We assume that $\sum |a_n|^{2}$ converges, then I want to conclude that $\prod (1+a_n)$ converges to a non zero element $\iff$ the series $\sum a_n$ converges.
My attempt
If $\prod (1+a_n)$ converges to a non zero element then we can write
$$\prod (1+a_n)= \prod \exp(\ln(1+a_n))= \exp(\sum \ln (1+a_n)) \le \exp(\sum |\ln (1+a_n)|)$$
Then using that $\sum |a_n|^{2}$ converges we can choose $n$ such that $|a_n|^2 < \frac{1}{4}$ and we know that $|ln(1+z)|\le 2 |z|$ if $|z|< \frac{1}{2}$ using the series expansion, we get that
$$\exp(\sum |\ln (1+a_n)|) \le \exp(\sum 2|a_n|)$$
For the converse I want to use the result that says that if $\sum |a_n|$ converges then $\prod (1+a_n)$ converges so since we have that $\sum |a_n|^{2}$ converges then $\sum |a_n|$ converges and $\prod (1+a_n)$ does too.
Questions
But from here I don't know if I am right, how to conclude and solve the converse part to say that we have a non zero limit, and another thing Can someone provide explicit examples of a sequence of complex numbers $\{a_n\}$ such that $\sum a_n$ converges but $\prod (1+a_n)$ diverges and the other way around (This is $\prod (1+a_n)$ converges but $\sum a_n$ diverges )?
Thanks a lot in advance.
You're on the right track. You've said that for small $x$, $\ln(1+x) < 2x$. That gave you an upper bound.

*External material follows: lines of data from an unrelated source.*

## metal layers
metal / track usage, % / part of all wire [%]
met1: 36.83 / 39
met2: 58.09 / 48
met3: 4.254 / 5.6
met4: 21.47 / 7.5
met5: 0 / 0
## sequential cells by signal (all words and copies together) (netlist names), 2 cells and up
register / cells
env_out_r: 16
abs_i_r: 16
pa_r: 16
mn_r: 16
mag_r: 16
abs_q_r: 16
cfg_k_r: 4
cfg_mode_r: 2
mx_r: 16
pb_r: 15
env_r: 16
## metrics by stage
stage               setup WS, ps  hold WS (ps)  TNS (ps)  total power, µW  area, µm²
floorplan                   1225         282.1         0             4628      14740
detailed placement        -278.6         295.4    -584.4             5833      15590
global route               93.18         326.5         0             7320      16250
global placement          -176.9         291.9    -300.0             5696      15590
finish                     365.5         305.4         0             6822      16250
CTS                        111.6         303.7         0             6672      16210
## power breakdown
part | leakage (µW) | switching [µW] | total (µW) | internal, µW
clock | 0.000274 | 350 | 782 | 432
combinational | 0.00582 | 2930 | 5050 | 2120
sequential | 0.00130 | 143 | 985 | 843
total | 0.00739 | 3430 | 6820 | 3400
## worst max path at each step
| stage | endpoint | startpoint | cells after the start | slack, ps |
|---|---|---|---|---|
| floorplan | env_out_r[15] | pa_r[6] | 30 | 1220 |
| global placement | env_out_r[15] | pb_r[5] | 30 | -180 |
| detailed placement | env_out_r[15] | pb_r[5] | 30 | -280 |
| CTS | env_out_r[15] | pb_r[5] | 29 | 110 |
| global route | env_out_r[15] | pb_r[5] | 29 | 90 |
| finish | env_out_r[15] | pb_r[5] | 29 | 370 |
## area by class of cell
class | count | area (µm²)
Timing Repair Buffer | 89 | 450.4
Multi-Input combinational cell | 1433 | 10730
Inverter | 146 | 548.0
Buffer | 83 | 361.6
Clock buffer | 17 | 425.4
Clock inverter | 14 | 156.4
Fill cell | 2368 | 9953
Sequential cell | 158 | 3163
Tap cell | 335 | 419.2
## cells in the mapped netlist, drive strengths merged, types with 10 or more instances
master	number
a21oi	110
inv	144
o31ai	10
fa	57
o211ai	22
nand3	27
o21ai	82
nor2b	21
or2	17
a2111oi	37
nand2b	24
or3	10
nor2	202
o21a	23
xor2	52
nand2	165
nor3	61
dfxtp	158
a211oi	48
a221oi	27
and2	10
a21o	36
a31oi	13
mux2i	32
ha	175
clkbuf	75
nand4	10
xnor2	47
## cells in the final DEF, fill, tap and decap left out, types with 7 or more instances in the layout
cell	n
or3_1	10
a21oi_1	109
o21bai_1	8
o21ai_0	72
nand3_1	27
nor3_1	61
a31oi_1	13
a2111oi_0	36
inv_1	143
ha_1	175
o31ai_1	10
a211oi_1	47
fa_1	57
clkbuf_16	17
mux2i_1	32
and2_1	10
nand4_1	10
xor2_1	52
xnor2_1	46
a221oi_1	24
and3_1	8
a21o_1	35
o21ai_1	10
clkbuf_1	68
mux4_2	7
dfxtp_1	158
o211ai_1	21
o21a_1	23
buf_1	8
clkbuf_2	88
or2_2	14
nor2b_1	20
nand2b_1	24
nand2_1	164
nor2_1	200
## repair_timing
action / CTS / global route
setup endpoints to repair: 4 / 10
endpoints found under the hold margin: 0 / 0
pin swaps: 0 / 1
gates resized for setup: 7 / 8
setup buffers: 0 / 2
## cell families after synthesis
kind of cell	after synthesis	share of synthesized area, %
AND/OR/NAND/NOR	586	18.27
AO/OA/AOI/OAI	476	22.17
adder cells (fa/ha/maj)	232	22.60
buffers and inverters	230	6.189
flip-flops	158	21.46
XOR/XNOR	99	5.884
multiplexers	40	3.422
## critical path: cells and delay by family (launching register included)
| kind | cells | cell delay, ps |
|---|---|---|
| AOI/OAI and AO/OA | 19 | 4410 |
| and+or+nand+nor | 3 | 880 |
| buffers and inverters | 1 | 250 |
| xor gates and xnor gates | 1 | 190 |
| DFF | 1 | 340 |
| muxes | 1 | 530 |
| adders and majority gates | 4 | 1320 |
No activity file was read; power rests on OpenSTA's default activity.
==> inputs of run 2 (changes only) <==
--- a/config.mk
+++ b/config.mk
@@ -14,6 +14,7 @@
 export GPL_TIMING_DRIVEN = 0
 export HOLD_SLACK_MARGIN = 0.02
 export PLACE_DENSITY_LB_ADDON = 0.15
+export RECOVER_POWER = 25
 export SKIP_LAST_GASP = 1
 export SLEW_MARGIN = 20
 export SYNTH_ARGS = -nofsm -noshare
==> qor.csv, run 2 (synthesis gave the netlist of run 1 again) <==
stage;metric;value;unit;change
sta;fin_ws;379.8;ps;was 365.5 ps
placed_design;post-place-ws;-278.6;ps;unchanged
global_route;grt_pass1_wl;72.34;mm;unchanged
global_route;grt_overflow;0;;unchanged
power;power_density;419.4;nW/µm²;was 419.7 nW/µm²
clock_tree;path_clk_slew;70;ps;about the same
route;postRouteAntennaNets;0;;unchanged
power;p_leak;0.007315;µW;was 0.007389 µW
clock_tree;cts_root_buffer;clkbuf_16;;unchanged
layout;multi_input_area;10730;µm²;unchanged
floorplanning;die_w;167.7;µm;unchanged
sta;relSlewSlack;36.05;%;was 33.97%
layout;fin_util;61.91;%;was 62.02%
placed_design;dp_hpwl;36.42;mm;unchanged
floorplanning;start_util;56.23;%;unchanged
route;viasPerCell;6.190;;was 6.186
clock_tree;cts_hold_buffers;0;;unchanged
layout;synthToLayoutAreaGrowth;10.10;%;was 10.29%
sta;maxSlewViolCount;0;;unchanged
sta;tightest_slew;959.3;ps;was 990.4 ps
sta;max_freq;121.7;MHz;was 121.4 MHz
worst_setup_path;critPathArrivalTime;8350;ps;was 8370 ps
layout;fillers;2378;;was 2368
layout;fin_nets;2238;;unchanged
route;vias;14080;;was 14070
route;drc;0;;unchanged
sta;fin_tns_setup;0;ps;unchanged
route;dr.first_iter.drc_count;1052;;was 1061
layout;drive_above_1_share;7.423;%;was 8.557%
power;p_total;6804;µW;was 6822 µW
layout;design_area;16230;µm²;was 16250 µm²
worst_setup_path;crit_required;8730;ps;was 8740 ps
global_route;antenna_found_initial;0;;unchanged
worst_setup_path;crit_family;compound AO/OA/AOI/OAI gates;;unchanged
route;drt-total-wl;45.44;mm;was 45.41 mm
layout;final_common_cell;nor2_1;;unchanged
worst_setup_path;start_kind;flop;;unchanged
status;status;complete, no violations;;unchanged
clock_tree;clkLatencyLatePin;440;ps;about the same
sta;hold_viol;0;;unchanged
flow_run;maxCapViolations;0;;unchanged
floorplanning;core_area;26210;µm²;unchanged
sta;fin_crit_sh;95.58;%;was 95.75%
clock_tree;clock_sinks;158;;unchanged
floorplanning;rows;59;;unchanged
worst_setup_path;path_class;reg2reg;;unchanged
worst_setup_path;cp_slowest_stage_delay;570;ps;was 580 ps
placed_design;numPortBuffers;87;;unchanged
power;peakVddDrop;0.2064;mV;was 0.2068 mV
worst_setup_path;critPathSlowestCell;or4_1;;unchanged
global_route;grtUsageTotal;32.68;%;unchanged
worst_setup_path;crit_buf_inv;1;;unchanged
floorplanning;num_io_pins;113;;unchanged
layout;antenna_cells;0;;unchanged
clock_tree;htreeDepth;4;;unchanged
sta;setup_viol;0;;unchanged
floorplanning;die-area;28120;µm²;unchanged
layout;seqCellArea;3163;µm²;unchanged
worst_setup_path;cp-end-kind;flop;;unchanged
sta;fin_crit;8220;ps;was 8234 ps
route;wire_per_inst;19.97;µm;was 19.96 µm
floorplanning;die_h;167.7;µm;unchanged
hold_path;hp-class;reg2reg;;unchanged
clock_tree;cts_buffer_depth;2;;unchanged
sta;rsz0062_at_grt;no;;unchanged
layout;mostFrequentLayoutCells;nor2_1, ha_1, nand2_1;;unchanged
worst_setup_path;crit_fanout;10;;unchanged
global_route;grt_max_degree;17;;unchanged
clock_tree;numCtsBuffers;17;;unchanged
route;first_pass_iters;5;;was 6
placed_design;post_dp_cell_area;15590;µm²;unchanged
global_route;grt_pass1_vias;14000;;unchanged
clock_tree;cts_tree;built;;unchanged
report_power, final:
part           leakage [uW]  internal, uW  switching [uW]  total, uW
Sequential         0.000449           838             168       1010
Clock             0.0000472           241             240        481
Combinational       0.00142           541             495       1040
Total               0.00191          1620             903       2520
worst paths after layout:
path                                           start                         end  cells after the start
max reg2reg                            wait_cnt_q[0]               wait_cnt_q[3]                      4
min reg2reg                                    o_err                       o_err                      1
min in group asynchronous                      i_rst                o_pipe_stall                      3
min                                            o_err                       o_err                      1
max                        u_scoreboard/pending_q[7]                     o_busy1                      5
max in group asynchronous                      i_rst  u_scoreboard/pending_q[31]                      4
## src/rtl/cdb_arbiter_pkg.sv

```systemverilog
// Shared CDB types and sizing constants for the writeback arbiter.
package cdb_arbiter_pkg;

  localparam int unsigned ROB_IDX_LEN    = 5;
  localparam int unsigned NUM_CDB_INPUTS = 2;
  localparam int unsigned XLEN           = 32;

  // One completed result headed for the CDB.
  typedef struct packed {
    logic [ROB_IDX_LEN-1:0] rob;
    logic [XLEN-1:0]        data;
  } cdb_result_t;

  // One CDB lane as seen by reservation stations and the ROB.
  typedef struct packed {
    logic        vld;
    cdb_result_t result;
  } cdb_lane_t;

  typedef struct packed {
    cdb_lane_t [NUM_CDB_INPUTS-1:0] data_lanes;
  } common_data_bus_t;

  // Index width for n items, never narrower than one bit.
  function automatic int unsigned idx_w(input int unsigned n);
    return (n > 1) ? $clog2(n) : 1;
  endfunction

endpackage

```

## src/rtl/cdb_arbiter_if.sv

```systemverilog
// Writeback requesters on one side, CDB lanes on the other.
interface cdb_arbiter_if
  import cdb_arbiter_pkg::*;
#(
  parameter int unsigned NUM_REQ   = 6,
  parameter int unsigned NUM_LANES = NUM_CDB_INPUTS
);

  localparam int unsigned ROB_W = ROB_IDX_LEN;
  localparam int unsigned SRC_W = idx_w(NUM_REQ);

  logic [NUM_REQ-1:0]                   req_vld_i;
  logic [NUM_REQ-1:0]                   req_rdy_o;
  logic [NUM_REQ-1:0][ROB_W-1:0]        req_rob_i;
  logic [NUM_REQ-1:0][XLEN-1:0]         req_data_i;
  logic [NUM_LANES-1:0]                 lane_vld_o;
  logic [NUM_LANES-1:0][ROB_W-1:0]      lane_rob_o;
  logic [NUM_LANES-1:0][XLEN-1:0]       lane_data_o;
  logic [NUM_LANES-1:0][SRC_W-1:0]      lane_src_o;

  // Functional units / consumers side.
  modport master (
    output req_vld_i, req_rob_i, req_data_i,
    input  req_rdy_o, lane_vld_o, lane_rob_o, lane_data_o, lane_src_o
  );

  // Arbiter side.
  modport slave (
    input  req_vld_i, req_rob_i, req_data_i,
    output req_rdy_o, lane_vld_o, lane_rob_o, lane_data_o, lane_src_o
  );

endinterface

```

## src/rtl/cdb_arbiter_rr_multi_grant.sv

```systemverilog
// Round-robin scan granting up to NUM_LANES requests per cycle, in scan order.
module cdb_arbiter_rr_multi_grant
  import cdb_arbiter_pkg::*;
#(
  parameter int unsigned NUM_REQ   = 6,
  parameter int unsigned NUM_LANES = 2,
  localparam int unsigned PTR_W    = idx_w(NUM_REQ),
  localparam int unsigned LANE_W   = idx_w(NUM_LANES)
) (
  input  logic [NUM_REQ-1:0]                  req,
  input  logic [PTR_W-1:0]                    ptr,
  output logic [NUM_REQ-1:0]                  grant_c,
  output logic [NUM_LANES-1:0][NUM_REQ-1:0]   lane_sel_c,
  output logic [NUM_LANES-1:0]                lane_vld_c,
  output logic [PTR_W-1:0]                    nxt_ptr_c
);

  // Walk ptr, ptr+1, ... modulo NUM_REQ; k-th hit lands on lane k.
  always_comb begin
    int unsigned idx;
    int unsigned cnt;
    int unsigned last;
    grant_c    = '0;
    lane_sel_c = '0;
    lane_vld_c = '0;
    nxt_ptr_c  = ptr;
    idx        = 0;
    cnt        = 0;
    last       = 0;
    for (int unsigned off = 0; off < NUM_REQ; off++) begin
      idx = 32'(ptr) + off;
      if (idx >= NUM_REQ) idx = idx - NUM_REQ;
      if (req[PTR_W'(idx)] && (cnt < NUM_LANES)) begin
        grant_c[PTR_W'(idx)]                     = 1'b1;
        lane_sel_c[LANE_W'(cnt)][PTR_W'(idx)]    = 1'b1;
        lane_vld_c[LANE_W'(cnt)]                 = 1'b1;
        cnt                                      = cnt + 1;
        last                                     = idx;
      end
    end
    // Resume just past the last winner so nobody is passed over twice.
    if (cnt != 0) nxt_ptr_c = ((last + 1) == NUM_REQ) ? '0 : PTR_W'(last + 1);
  end

endmodule

```

## src/rtl/cdb_arbiter.sv

```systemverilog
// Common data bus arbiter: one holding register per writeback port,
// round-robin multi-lane grant, registered CDB lanes, flush support.
module cdb_arbiter
  import cdb_arbiter_pkg::*;
#(
  parameter int unsigned NUM_REQ   = 6,
  parameter int unsigned NUM_LANES = NUM_CDB_INPUTS
) (
  input  logic               clk,
  input  logic               rst,
  input  logic               fls_i,
  cdb_arbiter_if.slave       bus
);

  localparam int unsigned SRC_W = idx_w(NUM_REQ);
  localparam int unsigned PTR_W = idx_w(NUM_REQ);

  logic [NUM_REQ-1:0]                 hold_vld_q;
  cdb_result_t [NUM_REQ-1:0]          hold_q;
  logic [PTR_W-1:0]                   rr_ptr_q;
  common_data_bus_t                   lane_q;
  logic [NUM_LANES-1:0][SRC_W-1:0]    lane_src_q;

  logic [NUM_REQ-1:0]                 grant_c;
  logic [NUM_REQ-1:0]                 rdy_c;
  logic [NUM_REQ-1:0]                 acc_c;
  logic [NUM_LANES-1:0][NUM_REQ-1:0]  lane_sel_c;
  logic [NUM_LANES-1:0]               lane_gnt_c;
  logic [PTR_W-1:0]                   nxt_ptr_c;
  cdb_result_t [NUM_LANES-1:0]        lane_res_c;
  logic [NUM_LANES-1:0][SRC_W-1:0]    lane_src_c;

  cdb_arbiter_rr_multi_grant #(
    .NUM_REQ   (NUM_REQ),
    .NUM_LANES (NUM_LANES)
  ) u_grant (
    .req        (hold_vld_q),
    .ptr        (rr_ptr_q),
    .grant_c    (grant_c),
    .lane_sel_c (lane_sel_c),
    .lane_vld_c (lane_gnt_c),
    .nxt_ptr_c  (nxt_ptr_c)
  );

  // A slot can take a new result if empty or draining this cycle; never during reset/flush.
  always_comb begin
    rdy_c = (rst || fls_i) ? '0 : (~hold_vld_q | grant_c);
    acc_c = bus.req_vld_i & rdy_c;
  end

  // Steer each granted holding register onto its lane.
  always_comb begin
    lane_res_c = '0;
    lane_src_c = '0;
    for (int unsigned k = 0; k < NUM_LANES; k++) begin
      for (int unsigned i = 0; i < NUM_REQ; i++) begin
        if (lane_sel_c[k][i]) begin
          lane_res_c[k] = hold_q[i];
          lane_src_c[k] = SRC_W'(i);
        end
      end
    end
  end

  // Holding registers, lane registers and round-robin pointer.
  always_ff @(posedge clk) begin
    if (rst) begin
      hold_vld_q <= '0;
      hold_q     <= '0;
      rr_ptr_q   <= '0;
      lane_q     <= '0;
      lane_src_q <= '0;
    end else if (fls_i) begin
      hold_vld_q <= '0;
      for (int unsigned k = 0; k < NUM_LANES; k++) lane_q.data_lanes[k].vld <= 1'b0;
    end else begin
      for (int unsigned i = 0; i < NUM_REQ; i++) begin
        if (acc_c[i]) begin
          hold_vld_q[i] <= 1'b1;
          hold_q[i]     <= '{rob: bus.req_rob_i[i], data: bus.req_data_i[i]};
        end else if (grant_c[i]) begin
          hold_vld_q[i] <= 1'b0;
        end
      end
      for (int unsigned k = 0; k < NUM_LANES; k++) begin
        lane_q.data_lanes[k].vld    <= lane_gnt_c[k];
        lane_q.data_lanes[k].result <= lane_res_c[k];
        lane_src_q[k]               <= lane_src_c[k];
      end
      rr_ptr_q <= nxt_ptr_c;
    end
  end

  // Drive the bus; a flush suppresses the broadcast already in flight.
  always_comb begin
    bus.req_rdy_o   = rdy_c;
    bus.lane_vld_o  = '0;
    bus.lane_rob_o  = '0;
    bus.lane_data_o = '0;
    bus.lane_src_o  = '0;
    for (int unsigned k = 0; k < NUM_LANES; k++) begin
      bus.lane_vld_o[k]  = lane_q.data_lanes[k].vld & ~fls_i;
      bus.lane_rob_o[k]  = lane_q.data_lanes[k].result.rob;
      bus.lane_data_o[k] = lane_q.data_lanes[k].result.data;
      bus.lane_src_o[k]  = lane_src_q[k];
    end
  end

endmodule

```

## src/flat_wrapper.sv

```systemverilog
// flat-port wrapper written by rule: the top's interface ports become plain ports
module cdb_arbiter_flat import cdb_arbiter_pkg::*;
#(
  parameter int unsigned NUM_REQ   = 6,
  parameter int unsigned NUM_LANES = NUM_CDB_INPUTS
)
  (clk, rst, fls_i, bus_req_vld_i, bus_req_rob_i, bus_req_data_i, bus_req_rdy_o, bus_lane_vld_o, bus_lane_rob_o, bus_lane_data_o, bus_lane_src_o);
  cdb_arbiter_if #(.NUM_REQ(NUM_REQ), .NUM_LANES(NUM_LANES)) bus_i ();
  input  logic clk;
  input  logic rst;
  input  logic fls_i;
  input wire logic [$bits(bus_i.req_vld_i)-1:0] bus_req_vld_i;
  input wire logic [$bits(bus_i.req_rob_i)-1:0] bus_req_rob_i;
  input wire logic [$bits(bus_i.req_data_i)-1:0] bus_req_data_i;
  output wire logic [$bits(bus_i.req_rdy_o)-1:0] bus_req_rdy_o;
  output wire logic [$bits(bus_i.lane_vld_o)-1:0] bus_lane_vld_o;
  output wire logic [$bits(bus_i.lane_rob_o)-1:0] bus_lane_rob_o;
  output wire logic [$bits(bus_i.lane_data_o)-1:0] bus_lane_data_o;
  output wire logic [$bits(bus_i.lane_src_o)-1:0] bus_lane_src_o;
  assign bus_i.req_vld_i = bus_req_vld_i;
  assign bus_i.req_rob_i = bus_req_rob_i;
  assign bus_i.req_data_i = bus_req_data_i;
  assign bus_req_rdy_o = bus_i.req_rdy_o;
  assign bus_lane_vld_o = bus_i.lane_vld_o;
  assign bus_lane_rob_o = bus_i.lane_rob_o;
  assign bus_lane_data_o = bus_i.lane_data_o;
  assign bus_lane_src_o = bus_i.lane_src_o;
  cdb_arbiter #(.NUM_REQ(NUM_REQ), .NUM_LANES(NUM_LANES)) u_core (.clk(clk), .rst(rst), .fls_i(fls_i), .bus(bus_i));
endmodule
```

Can you make a similar claim, such as "for small enough $x$, $\ln(1 + x) > x/2$", for example? If so, you can reverse all your inequalities and do the lower bound proof.
I'm not saying that the bound I've suggested above is correct...merely that it might be, and you should try to prove it or find something similar that works.